**Data shown:**
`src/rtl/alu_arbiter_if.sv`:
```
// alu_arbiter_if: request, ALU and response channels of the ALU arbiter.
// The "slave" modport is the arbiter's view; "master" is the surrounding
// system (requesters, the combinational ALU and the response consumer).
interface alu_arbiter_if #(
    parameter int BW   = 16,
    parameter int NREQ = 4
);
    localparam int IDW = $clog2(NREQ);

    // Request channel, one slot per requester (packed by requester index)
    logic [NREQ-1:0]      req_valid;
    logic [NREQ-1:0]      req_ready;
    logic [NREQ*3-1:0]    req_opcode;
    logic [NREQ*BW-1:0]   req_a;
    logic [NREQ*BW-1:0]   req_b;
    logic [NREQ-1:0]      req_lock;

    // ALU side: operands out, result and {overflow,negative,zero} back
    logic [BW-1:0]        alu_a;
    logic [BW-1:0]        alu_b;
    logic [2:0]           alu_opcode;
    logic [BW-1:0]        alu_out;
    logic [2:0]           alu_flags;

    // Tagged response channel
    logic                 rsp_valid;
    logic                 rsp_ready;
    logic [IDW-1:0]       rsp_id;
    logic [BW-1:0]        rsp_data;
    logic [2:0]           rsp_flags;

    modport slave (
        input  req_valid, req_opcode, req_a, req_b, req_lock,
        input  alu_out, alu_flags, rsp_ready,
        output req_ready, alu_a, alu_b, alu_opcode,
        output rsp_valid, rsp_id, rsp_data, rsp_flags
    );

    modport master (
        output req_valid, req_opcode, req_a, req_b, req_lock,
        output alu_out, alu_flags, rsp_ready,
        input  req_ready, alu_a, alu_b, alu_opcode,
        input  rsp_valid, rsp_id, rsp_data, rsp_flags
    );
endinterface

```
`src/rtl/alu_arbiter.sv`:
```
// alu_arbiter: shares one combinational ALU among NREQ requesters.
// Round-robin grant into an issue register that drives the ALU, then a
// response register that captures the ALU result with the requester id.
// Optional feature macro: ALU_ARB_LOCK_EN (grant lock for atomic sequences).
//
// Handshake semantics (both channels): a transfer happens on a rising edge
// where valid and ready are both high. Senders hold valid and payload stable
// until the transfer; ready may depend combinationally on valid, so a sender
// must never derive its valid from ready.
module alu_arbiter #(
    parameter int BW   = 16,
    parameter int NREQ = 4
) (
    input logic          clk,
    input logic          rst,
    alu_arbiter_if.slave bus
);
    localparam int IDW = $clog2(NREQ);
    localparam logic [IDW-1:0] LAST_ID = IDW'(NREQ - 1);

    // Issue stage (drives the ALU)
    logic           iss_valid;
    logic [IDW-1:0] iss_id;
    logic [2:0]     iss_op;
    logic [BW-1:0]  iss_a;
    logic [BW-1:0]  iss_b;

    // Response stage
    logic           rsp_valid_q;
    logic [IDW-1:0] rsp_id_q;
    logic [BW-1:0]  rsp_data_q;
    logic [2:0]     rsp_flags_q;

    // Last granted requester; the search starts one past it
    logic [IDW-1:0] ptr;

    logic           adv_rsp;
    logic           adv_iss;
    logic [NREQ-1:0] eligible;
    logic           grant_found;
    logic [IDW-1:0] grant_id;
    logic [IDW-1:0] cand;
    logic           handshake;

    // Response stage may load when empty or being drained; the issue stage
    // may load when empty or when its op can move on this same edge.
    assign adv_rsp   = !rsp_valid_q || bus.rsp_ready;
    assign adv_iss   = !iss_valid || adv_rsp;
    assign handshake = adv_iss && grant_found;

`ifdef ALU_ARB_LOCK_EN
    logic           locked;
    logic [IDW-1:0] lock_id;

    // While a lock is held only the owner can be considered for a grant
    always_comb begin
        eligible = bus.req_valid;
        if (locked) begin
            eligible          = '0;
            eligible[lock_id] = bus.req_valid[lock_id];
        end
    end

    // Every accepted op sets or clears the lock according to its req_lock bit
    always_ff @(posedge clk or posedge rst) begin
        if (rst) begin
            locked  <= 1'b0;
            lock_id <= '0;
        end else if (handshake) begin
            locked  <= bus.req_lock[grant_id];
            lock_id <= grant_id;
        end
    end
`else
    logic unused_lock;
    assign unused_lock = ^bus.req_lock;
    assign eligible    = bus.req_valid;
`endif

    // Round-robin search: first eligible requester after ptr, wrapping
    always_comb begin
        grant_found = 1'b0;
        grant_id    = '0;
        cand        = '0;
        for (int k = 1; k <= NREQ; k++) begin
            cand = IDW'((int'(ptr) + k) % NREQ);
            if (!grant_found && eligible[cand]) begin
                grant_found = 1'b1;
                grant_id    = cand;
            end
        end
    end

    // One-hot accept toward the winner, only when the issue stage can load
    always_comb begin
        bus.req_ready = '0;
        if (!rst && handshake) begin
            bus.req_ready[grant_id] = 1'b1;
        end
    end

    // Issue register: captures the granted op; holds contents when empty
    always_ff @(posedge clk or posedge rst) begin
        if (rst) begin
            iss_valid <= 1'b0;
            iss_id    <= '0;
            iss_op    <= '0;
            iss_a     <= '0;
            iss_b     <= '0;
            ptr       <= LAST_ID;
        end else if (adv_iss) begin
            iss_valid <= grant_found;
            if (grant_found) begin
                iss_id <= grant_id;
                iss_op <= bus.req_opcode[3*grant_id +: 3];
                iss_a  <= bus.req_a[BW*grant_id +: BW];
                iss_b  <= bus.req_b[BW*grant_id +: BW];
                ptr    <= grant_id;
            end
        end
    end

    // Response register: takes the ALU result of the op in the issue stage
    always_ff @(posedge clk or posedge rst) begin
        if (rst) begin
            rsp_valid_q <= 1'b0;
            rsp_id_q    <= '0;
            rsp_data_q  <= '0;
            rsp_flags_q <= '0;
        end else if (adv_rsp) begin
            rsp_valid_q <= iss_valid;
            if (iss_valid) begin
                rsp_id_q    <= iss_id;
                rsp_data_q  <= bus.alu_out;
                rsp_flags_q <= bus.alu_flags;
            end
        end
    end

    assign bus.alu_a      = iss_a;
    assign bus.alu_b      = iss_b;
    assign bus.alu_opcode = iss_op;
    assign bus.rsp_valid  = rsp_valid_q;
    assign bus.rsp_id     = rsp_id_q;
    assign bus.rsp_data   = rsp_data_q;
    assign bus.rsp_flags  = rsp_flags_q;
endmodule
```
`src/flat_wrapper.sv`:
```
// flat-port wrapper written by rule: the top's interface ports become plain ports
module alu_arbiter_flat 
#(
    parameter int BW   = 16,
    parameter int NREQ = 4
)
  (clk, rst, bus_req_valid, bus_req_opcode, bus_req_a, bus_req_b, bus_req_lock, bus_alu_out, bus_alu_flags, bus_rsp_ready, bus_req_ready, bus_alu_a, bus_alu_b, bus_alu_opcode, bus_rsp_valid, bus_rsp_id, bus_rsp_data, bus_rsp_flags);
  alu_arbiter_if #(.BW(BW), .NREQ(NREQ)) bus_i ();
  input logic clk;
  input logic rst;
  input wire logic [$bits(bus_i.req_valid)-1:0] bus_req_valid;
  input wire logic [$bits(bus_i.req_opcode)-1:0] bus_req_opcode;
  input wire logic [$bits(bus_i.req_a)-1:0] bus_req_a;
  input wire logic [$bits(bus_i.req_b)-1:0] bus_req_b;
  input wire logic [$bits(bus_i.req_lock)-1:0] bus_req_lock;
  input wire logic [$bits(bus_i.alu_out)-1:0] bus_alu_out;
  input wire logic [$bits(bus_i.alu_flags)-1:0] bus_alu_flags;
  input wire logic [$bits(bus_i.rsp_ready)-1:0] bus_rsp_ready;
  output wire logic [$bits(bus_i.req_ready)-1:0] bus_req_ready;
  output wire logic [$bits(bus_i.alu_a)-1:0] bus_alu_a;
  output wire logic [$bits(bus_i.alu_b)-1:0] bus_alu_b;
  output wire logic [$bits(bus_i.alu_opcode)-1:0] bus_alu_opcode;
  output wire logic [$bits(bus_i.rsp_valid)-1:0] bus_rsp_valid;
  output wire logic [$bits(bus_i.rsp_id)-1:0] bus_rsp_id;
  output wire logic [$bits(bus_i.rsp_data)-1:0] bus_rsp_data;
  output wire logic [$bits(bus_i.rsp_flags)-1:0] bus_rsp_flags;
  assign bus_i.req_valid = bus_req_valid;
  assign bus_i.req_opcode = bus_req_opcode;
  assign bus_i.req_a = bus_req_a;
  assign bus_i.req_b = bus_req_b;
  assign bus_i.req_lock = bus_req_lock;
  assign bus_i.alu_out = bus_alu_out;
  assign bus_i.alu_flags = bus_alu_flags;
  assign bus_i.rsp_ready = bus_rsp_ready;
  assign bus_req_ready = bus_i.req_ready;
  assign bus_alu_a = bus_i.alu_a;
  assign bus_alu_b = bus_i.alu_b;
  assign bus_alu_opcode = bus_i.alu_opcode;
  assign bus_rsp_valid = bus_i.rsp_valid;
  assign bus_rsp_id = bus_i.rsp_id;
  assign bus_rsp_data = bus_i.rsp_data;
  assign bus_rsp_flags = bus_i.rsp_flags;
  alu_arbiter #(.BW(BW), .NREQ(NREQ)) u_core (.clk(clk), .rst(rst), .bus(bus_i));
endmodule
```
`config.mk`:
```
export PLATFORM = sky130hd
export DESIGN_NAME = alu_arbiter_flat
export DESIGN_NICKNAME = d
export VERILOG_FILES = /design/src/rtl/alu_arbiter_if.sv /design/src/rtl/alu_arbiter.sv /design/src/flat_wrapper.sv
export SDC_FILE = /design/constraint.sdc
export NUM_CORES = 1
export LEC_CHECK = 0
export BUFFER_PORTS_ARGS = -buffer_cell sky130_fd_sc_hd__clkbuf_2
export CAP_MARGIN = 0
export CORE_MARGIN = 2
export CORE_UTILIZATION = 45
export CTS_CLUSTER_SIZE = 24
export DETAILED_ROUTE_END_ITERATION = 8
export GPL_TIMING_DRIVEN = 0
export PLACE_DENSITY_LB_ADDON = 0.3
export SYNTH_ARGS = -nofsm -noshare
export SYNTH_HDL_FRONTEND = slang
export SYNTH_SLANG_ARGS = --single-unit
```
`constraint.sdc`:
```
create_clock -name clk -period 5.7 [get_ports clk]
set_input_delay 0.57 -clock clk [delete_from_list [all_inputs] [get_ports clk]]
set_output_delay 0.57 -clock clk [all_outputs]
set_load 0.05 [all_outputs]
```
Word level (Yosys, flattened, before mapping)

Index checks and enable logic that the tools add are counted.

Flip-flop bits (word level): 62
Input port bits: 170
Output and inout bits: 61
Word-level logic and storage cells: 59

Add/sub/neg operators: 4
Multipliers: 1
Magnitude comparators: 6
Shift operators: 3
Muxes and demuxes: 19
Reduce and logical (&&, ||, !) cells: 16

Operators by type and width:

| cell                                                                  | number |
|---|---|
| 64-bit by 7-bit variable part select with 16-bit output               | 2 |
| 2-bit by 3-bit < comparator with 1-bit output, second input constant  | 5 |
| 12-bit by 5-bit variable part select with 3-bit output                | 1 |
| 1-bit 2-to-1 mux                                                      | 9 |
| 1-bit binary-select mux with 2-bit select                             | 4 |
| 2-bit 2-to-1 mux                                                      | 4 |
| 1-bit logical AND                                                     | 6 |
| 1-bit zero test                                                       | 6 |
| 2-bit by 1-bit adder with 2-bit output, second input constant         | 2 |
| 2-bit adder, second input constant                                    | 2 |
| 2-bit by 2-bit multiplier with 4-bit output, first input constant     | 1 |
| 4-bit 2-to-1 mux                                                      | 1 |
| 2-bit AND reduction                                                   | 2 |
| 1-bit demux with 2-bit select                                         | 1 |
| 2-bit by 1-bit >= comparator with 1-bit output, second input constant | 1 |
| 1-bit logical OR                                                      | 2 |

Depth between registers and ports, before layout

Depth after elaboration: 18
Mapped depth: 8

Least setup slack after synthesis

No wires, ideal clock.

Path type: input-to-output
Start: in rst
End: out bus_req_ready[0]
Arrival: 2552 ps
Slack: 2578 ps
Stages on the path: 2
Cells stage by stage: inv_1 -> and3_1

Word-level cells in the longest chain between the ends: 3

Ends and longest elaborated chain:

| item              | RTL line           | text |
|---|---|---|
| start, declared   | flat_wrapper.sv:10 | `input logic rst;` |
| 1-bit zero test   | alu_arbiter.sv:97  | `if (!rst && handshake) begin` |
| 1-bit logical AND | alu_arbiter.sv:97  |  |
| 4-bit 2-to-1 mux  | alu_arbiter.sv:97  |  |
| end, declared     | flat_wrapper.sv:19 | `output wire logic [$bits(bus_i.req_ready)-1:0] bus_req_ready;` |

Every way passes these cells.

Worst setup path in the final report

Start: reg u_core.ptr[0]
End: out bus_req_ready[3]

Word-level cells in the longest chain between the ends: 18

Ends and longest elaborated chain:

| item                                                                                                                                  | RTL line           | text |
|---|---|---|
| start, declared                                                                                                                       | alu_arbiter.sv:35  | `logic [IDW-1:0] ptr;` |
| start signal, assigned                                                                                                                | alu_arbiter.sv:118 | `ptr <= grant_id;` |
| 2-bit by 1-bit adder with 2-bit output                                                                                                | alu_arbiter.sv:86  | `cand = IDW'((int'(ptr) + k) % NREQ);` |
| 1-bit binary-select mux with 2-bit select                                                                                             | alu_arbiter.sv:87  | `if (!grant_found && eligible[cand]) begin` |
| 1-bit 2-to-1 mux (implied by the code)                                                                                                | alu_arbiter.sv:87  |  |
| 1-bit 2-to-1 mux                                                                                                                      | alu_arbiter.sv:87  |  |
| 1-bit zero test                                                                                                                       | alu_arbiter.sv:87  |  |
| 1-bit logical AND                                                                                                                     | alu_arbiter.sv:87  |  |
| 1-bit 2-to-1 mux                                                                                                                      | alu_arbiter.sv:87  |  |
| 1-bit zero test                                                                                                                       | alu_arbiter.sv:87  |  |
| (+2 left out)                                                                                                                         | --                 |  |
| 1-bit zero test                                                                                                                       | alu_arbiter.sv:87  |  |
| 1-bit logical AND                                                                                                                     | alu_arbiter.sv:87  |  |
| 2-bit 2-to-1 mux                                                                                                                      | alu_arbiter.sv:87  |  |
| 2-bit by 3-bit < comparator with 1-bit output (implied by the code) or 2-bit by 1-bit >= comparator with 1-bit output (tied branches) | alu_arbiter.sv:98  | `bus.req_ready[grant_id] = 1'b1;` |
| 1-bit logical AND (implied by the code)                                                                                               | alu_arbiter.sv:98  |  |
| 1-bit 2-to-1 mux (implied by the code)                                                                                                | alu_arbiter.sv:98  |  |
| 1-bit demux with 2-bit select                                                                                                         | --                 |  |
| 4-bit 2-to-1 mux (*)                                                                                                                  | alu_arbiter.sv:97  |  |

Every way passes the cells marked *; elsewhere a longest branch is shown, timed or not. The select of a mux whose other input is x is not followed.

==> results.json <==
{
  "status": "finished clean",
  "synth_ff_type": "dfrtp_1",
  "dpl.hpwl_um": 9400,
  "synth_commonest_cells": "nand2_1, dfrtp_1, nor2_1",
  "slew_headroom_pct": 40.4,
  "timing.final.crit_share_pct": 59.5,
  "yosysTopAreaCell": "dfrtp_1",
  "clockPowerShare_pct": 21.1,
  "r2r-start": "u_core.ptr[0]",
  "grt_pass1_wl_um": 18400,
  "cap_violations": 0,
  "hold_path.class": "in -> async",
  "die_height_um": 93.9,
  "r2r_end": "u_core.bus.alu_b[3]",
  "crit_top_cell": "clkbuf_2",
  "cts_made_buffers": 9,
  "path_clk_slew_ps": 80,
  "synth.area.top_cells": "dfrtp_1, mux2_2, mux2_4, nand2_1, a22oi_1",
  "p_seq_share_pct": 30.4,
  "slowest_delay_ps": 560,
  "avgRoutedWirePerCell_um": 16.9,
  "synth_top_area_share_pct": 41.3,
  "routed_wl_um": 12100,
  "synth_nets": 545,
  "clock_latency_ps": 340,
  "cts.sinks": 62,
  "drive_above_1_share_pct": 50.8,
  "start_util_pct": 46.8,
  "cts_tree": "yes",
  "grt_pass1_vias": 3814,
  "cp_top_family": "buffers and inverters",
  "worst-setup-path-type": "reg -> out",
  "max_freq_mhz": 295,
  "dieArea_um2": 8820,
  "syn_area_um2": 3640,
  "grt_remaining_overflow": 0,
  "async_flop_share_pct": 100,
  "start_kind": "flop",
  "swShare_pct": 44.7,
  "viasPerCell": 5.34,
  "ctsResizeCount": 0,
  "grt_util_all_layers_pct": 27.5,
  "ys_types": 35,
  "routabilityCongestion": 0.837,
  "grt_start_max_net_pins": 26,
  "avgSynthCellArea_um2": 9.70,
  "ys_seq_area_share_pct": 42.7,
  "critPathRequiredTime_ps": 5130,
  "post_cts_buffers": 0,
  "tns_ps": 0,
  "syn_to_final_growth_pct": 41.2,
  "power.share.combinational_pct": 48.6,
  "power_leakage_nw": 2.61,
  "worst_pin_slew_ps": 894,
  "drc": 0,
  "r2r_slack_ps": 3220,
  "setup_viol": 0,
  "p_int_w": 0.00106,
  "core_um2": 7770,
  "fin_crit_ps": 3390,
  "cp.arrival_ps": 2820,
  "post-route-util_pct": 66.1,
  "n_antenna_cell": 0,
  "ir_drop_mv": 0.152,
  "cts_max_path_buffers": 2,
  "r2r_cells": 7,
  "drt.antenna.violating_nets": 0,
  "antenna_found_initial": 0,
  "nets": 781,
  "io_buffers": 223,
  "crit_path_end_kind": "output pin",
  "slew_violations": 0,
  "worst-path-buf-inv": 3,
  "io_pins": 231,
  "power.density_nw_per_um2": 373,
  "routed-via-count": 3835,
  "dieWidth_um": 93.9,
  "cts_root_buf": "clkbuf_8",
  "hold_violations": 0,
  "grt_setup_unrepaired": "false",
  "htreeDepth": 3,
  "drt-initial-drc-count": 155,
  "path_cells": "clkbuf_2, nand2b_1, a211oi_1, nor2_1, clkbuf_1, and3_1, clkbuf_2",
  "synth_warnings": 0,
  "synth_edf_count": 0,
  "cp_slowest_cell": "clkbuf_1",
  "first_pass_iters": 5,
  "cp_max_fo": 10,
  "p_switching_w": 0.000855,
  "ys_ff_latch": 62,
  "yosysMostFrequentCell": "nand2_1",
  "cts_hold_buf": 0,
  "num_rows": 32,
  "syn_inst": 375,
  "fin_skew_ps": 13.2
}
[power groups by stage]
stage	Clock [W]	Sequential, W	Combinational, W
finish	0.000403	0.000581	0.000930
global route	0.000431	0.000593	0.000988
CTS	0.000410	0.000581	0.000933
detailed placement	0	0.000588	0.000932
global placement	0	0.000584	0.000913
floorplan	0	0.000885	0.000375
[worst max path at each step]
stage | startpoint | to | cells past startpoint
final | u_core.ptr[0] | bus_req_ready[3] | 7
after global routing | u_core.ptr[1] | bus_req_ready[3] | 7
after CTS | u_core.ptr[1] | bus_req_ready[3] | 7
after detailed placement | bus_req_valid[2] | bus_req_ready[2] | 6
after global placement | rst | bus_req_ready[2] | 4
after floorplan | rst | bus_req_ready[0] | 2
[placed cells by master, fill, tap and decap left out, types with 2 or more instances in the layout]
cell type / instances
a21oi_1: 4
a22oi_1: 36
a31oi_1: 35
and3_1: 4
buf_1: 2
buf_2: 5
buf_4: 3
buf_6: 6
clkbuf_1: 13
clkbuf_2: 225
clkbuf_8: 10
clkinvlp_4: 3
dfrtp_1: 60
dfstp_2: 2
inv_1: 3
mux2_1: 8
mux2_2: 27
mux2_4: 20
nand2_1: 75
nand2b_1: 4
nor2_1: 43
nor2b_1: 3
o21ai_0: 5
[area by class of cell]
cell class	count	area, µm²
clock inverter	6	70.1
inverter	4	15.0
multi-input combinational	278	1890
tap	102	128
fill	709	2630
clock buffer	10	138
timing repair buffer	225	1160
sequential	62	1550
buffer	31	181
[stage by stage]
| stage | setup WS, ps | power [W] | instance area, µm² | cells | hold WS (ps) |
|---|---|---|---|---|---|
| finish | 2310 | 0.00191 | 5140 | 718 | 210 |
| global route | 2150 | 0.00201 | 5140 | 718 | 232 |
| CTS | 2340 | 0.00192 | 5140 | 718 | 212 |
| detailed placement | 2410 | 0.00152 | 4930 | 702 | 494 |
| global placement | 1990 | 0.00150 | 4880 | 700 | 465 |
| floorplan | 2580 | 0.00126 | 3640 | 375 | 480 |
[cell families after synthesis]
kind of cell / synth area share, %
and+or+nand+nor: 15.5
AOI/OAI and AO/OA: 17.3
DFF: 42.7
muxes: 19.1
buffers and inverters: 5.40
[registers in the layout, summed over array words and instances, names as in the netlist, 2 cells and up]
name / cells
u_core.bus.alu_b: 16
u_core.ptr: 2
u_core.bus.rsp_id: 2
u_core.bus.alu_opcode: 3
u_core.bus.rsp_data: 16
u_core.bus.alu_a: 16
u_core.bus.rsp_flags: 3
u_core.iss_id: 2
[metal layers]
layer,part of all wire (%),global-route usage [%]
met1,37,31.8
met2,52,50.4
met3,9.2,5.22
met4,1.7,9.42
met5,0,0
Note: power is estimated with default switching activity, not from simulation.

**Problem to solve:** Would you tally the lines above that include "locked" and reply with only the total?

**Reply to the task:** 4